Exercise aim: When you reach the line with "cts.htree.levels: 4" in the data below, begin printing lines exactly, and stop once the line with "met1_wire_length_microns: 9230" has been printed.

▬▬▬▬▬▬▬▬▬▬

**src/rtl/frame_scheduler_pkg.sv**
```systemverilog
// frame_scheduler_pkg
//   Shared types and helpers for the raster scheduler / framebuffer writer.
//   - DEF_WIDTH / DEF_HEIGHT : default frame geometry
//   - fb_word_t              : one RGB565 framebuffer word
//   - to_rgb565()            : packs 8-bit R/G/B into RGB565
//   - sched_state_t          : scheduler states (PRIME, RUN)
package frame_scheduler_pkg;

    localparam int DEF_WIDTH  = 1280;
    localparam int DEF_HEIGHT = 720;

    typedef logic [15:0] fb_word_t;

    typedef enum logic {
        PRIME,
        RUN
    } sched_state_t;

    function automatic fb_word_t to_rgb565(input logic [7:0] r,
                                           input logic [7:0] g,
                                           input logic [7:0] b);
        return {r[7:3], g[7:2], b[7:3]};
    endfunction

endpackage

```
**src/rtl/pixel_fifo.sv**
```systemverilog
// pixel_fifo
//   Synchronous first-word-fall-through FIFO holding pending framebuffer writes.
//   Ports:
//     clk_in, rst_in : clock, async active-high reset (empties the FIFO)
//     push, din      : write request / data (ignored when full unless popping)
//     pop            : consume head (ignored when empty)
//     dout           : current head, valid whenever !empty
//     empty, full    : occupancy flags
module pixel_fifo #(
    parameter int DATA_W = 8,
    parameter int DEPTH  = 4
) (
    input  logic              clk_in,
    input  logic              rst_in,
    input  logic              push,
    input  logic              pop,
    input  logic [DATA_W-1:0] din,
    output logic [DATA_W-1:0] dout,
    output logic              empty,
    output logic              full
);

    localparam int PW = $clog2(DEPTH);

    logic [DATA_W-1:0] r_mem [DEPTH];
    // Pointers carry one extra wrap bit so full and empty are distinguishable.
    logic [PW:0]       r_wp;
    logic [PW:0]       r_rp;
    logic              w_wr;
    logic              w_rd;

    assign empty = (r_wp == r_rp);
    assign full  = (r_wp[PW] != r_rp[PW]) && (r_wp[PW-1:0] == r_rp[PW-1:0]);
    // A push into a full FIFO is fine when the head leaves in the same cycle.
    assign w_wr  = push && (!full || pop);
    assign w_rd  = pop && !empty;
    assign dout  = r_mem[r_rp[PW-1:0]];

    always_ff @(posedge clk_in or posedge rst_in) begin
        if (rst_in) begin
            r_wp <= '0;
            r_rp <= '0;
        end else begin
            if (w_wr) r_wp <= r_wp + 1'b1;
            if (w_rd) r_rp <= r_rp + 1'b1;
        end
    end

    always_ff @(posedge clk_in) begin
        if (w_wr) r_mem[r_wp[PW-1:0]] <= din;
    end

endmodule

```
**src/rtl/frame_scheduler.sv**
```systemverilog
// frame_scheduler
//   Raster sequencer and framebuffer writer for the raymarcher.
//   Ports:
//     clk_in, rst_in              : clock, async active-high reset
//     pixel_done, red/green/blue_in, px_x, px_y : finished pixel from raymarcher
//     curr_x, curr_y              : next coordinate for the raymarcher to sample
//     fb_ready, fb_we, fb_addr, fb_data : framebuffer write port (FWFT FIFO head)
//     frame_done, frame_count     : frame completion pulse / completed frame counter
//     overflow, coord_err         : sticky error flags
module frame_scheduler
    import frame_scheduler_pkg::*;
#(
    parameter int WIDTH     = DEF_WIDTH,
    parameter int HEIGHT    = DEF_HEIGHT,
    parameter int BUF_DEPTH = 4
) (
    input  logic                              clk_in,
    input  logic                              rst_in,
    input  logic                              pixel_done,
    input  logic [7:0]                        red_in,
    input  logic [7:0]                        green_in,
    input  logic [7:0]                        blue_in,
    input  logic [$clog2(WIDTH)-1:0]          px_x,
    input  logic [$clog2(HEIGHT)-1:0]         px_y,
    output logic [$clog2(WIDTH)-1:0]          curr_x,
    output logic [$clog2(HEIGHT)-1:0]         curr_y,
    input  logic                              fb_ready,
    output logic                              fb_we,
    output logic [$clog2(WIDTH*HEIGHT)-1:0]   fb_addr,
    output logic [15:0]                       fb_data,
    output logic                              frame_done,
    output logic [15:0]                       frame_count,
    output logic                              overflow,
    output logic                              coord_err
);

    localparam int XW = $clog2(WIDTH);
    localparam int YW = $clog2(HEIGHT);
    localparam int AW = $clog2(WIDTH*HEIGHT);
    localparam int EW = 1 + AW + 16;   // {last, addr, rgb565}

    sched_state_t   r_state, w_state_nxt;
    logic [XW-1:0]  r_cx;
    logic [YW-1:0]  r_cy;
    logic           r_frame_done;
    logic [15:0]    r_frame_count;
    logic           r_overflow;
    logic           r_coord_err;

    logic           w_run_px;
    logic           w_in_range;
    logic           w_last;
    logic           w_mism;
    logic           w_push;
    logic           w_pop;
    logic           w_empty;
    logic           w_full;
    logic [AW-1:0]  w_addr;
    logic [EW-1:0]  w_entry;
    logic [EW-1:0]  w_head;

    // Compare in one extra bit so a power-of-two WIDTH/HEIGHT is not truncated to 0.
    assign w_in_range = ({1'b0, px_x} < (XW+1)'(WIDTH)) && ({1'b0, px_y} < (YW+1)'(HEIGHT));
    assign w_last     = (px_x == XW'(WIDTH-1)) && (px_y == YW'(HEIGHT-1));
    assign w_addr     = AW'(px_y) * AW'(WIDTH) + AW'(px_x);
    assign w_entry    = {w_last, w_addr, to_rgb565(red_in, green_in, blue_in)};

    // curr is the coordinate the raymarcher was sampling when this pixel_done
    // arrived, so it doubles as the expected raster position.
    assign w_run_px = pixel_done && (r_state == RUN);
    assign w_mism   = w_run_px && (!w_in_range || px_x != r_cx || px_y != r_cy);
    assign w_push   = w_run_px && w_in_range;
    assign w_pop    = fb_we && fb_ready;

    pixel_fifo #(.DATA_W(EW), .DEPTH(BUF_DEPTH)) u_fifo (
        .clk_in (clk_in),
        .rst_in (rst_in),
        .push   (w_push),
        .pop    (w_pop),
        .din    (w_entry),
        .dout   (w_head),
        .empty  (w_empty),
        .full   (w_full)
    );

    always_comb begin
        w_state_nxt = r_state;
        case (r_state)
            PRIME:   if (pixel_done) w_state_nxt = RUN;
            RUN:     w_state_nxt = RUN;
            default: w_state_nxt = PRIME;
        endcase
    end

    always_ff @(posedge clk_in or posedge rst_in) begin
        if (rst_in) r_state <= PRIME;
        else        r_state <= w_state_nxt;
    end

    always_ff @(posedge clk_in or posedge rst_in) begin
        if (rst_in) begin
            r_cx          <= '0;
            r_cy          <= '0;
            r_frame_done  <= 1'b0;
            r_frame_count <= '0;
            r_overflow    <= 1'b0;
            r_coord_err   <= 1'b0;
        end else begin
            if (w_run_px) begin
                if (r_cx == XW'(WIDTH-1)) begin
                    r_cx <= '0;
                    r_cy <= (r_cy == YW'(HEIGHT-1)) ? '0 : r_cy + 1'b1;
                end else begin
                    r_cx <= r_cx + 1'b1;
                end
            end
            if (w_mism) r_coord_err <= 1'b1;
            if (w_push && w_full && !w_pop) r_overflow <= 1'b1;
            r_frame_done <= w_pop && w_head[EW-1];
            if (w_pop && w_head[EW-1]) r_frame_count <= r_frame_count + 1'b1;
        end
    end

    assign curr_x      = r_cx;
    assign curr_y      = r_cy;
    assign fb_we       = !w_empty;
    assign fb_addr     = w_head[AW+15:16];
    assign fb_data     = w_head[15:0];
    assign frame_done  = r_frame_done;
    assign frame_count = r_frame_count;
    assign overflow    = r_overflow;
    assign coord_err   = r_coord_err;

endmodule

```
**config.mk**
```make
export PLATFORM = sky130hd
export DESIGN_NAME = frame_scheduler
export DESIGN_NICKNAME = d
export VERILOG_FILES = /design/src/rtl/frame_scheduler_pkg.sv /design/src/rtl/pixel_fifo.sv /design/src/rtl/frame_scheduler.sv
export SDC_FILE = /design/constraint.sdc
export NUM_CORES = 1
export LEC_CHECK = 0
export ABC_AREA = 1
export BUFFER_PORTS_ARGS = -buffer_cell sky130_fd_sc_hd__buf_4
export CAP_MARGIN = 20
export CORE_MARGIN = 5
export CORE_UTILIZATION = 52
export CTS_BUF_LIST = sky130_fd_sc_hd__clkbuf_16
export CTS_CLUSTER_DIAMETER = 80
export CTS_CLUSTER_SIZE = 12
export DETAILED_ROUTE_END_ITERATION = 7
export MAX_ROUTING_LAYER = met4
export PLACE_DENSITY_LB_ADDON = 0.12
export SYNTH_ARGS = -nofsm -noshare
export SYNTH_HDL_FRONTEND = slang
export SYNTH_SLANG_ARGS = --single-unit
```
**constraint.sdc**
```tcl
create_clock -name clk_in -period 2.96 [get_ports clk_in]
set_input_delay 0.148 -clock clk_in [delete_from_list [all_inputs] [get_ports clk_in]]
set_output_delay 0.148 -clock clk_in [all_outputs]
set_load 0.01 [all_outputs]
```
==> out/qor.yml <==
power_and_ir_drop:
  pwr_density_cell_mw_per_mm2: 821
  leakagePower_nw: 4.54
  vdd_drop_max_v: 0.000507
  total_power_mw: 9.14
yosys:
  postSynth.asyncResetShare_pct: 24.1
  synth.yosys.warnings: 0
  cell_area_synth_sq_mm: 0.00911
  synth_top_area_cell: "sky130_fd_sc_hd__edfxtp_1"
  total_nets_after_synthesis: 938
  synth-edff-count: 148
  postSynthCellCount: 860
  yosys_register_bits: 195
  ys_top_cells_by_area: "sky130_fd_sc_hd__edfxtp_1, sky130_fd_sc_hd__dfrtp_1, sky130_fd_sc_hd__o21ai_0, sky130_fd_sc_hd__nor2_1, sky130_fd_sc_hd__nand2_1"
  register_area_share_after_synthesis_pct: 61.7
  postSynth.topFlopCell: "sky130_fd_sc_hd__edfxtp_1"
  yosysTopAreaCellShare_pct: 48.8
  syn_area_per_cell_sq_um: 10.6
  yosys.cell_types.count: 38
sta:
  worst_slew_margin_rel_pct: 49.2
  fmaxAchievable_ghz: 0.392
  layout_worst_path_cycle_share_pct: 86.1
  slew_viol_final: 0
  finalClockSkew_ps: 9.51
  final_hold_viol_count: 0
  finalWorstSetupSlack_ps: 411
  tightest_slew_ps: 762
  time_the_final_worst_path_needs_with_i_o_delays_and_setup_ps: 2550
  grt_setup_unrepaired: "no"
  setup-violations-final: 0
  timing.setup.tns_ps: 0
placement:
  finalWeightedCongestion: 0.872
  postPlaceCellArea_sq_mm: 0.0103
  preCtsSetupSlack_ps: 416
  numPortBuffers: 117
  dp.final_hpwl_microns: 13200
die:
  design.core.area_sq_mm: 0.0172
  die_extent_in_x_microns: 142
  initial_core_util_pct: 52.8
  overall_die_height_microns: 142
  ioPinCount: 126
  die_footprint_sq_mm: 0.0203
  placement_rows: 48
clocking:
  clk_transition_reported_paths_ps: 70
  cts_root_buf: "sky130_fd_sc_hd__clkbuf_16"
  cts_tree: "built"
  cts_inserted_buffers: 17
  clock-sinks: 195
  cts.htree.levels: 4
  post-cts-setup-buffers: 0
  clkLatencyLatePin_ps: 420
  max-clock-path-buffers: 2
  ctsResizeCount: 0
routing:
  postRouteWirelength_microns: 20100
  routed.top_layer: "met4"
  route.met2.wl_microns: 9730
  drt_drc_violations_left: 0
  viasPerCell: 5.29
  met1_wire_length_microns: 9230
  detailed_router_s_first_iteration_violation_count: 394
  wl_per_cell_microns: 16.1
  antenna_left: 0
  wl_met3_microns: 897
  drt-pass1-iter-count: 5
  routed-via-count: 6587
cells_and_area:
  final_core_util_pct: 64.6
  num-nets-final: 1085
  areaGrowthSynthToFinish_pct: 22.3
  stdcell_area_sq_mm: 0.0111
  commonest_non_fill_non_tap_cells_in_the_layout: "sky130_fd_sc_hd__edfxtp_1, sky130_fd_sc_hd__buf_4, sky130_fd_sc_hd__nor2_1"
  num_antenna_cells: 0
  layout.cells.most_common: "sky130_fd_sc_hd__edfxtp_1"
  layout.filler_cells: 1360
  post_route_cells_drive_above_1_share_pct: 17.8
hold_path:
  hold_end: "u_fifo.r_rp[0]$_DFFE_PP0P_"
  hold_path_startpoint: "fb_ready"
  hold_path_depth: 3
  hold_path_class: "in2reg"
worst_setup_path:
  crit_path_start_kind: "register"
  crit-reg2reg-launch: "u_fifo.r_rp[2]$_DFFE_PP0P_"
  timing.reg2reg.setup_slack_ps: 750
  worstSetupEndpointType: "primary output"
  critPathRequiredTime_ps: 2810
  regToRegEndpoint: "u_fifo.r_mem[2][18]$_DFFE_PP_"
  timing.critical_path.arrival_ps: 2400
  criticalPathCategory: "reg2out"
  timing.reg2reg.worst_path_depth: 7
  crit_fanout: 76
grt:
  first_global_vias: 6342
  grt_max_degree: 77
  grt_total_usage_pct: 20.9
  grt_antenna_before_repair: 0
  grt_pass1_wl_microns: 32300
  grt-ovfl-total: 0
run:
  cap_violations: 0
run_status:
  outcome: "completed"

▬▬▬▬▬▬▬▬▬▬

Written response:
  cts.htree.levels: 4
  post-cts-setup-buffers: 0
  clkLatencyLatePin_ps: 420
  max-clock-path-buffers: 2
  ctsResizeCount: 0
routing:
  postRouteWirelength_microns: 20100
  routed.top_layer: "met4"
  route.met2.wl_microns: 9730
  drt_drc_violations_left: 0
  viasPerCell: 5.29
  met1_wire_length_microns: 9230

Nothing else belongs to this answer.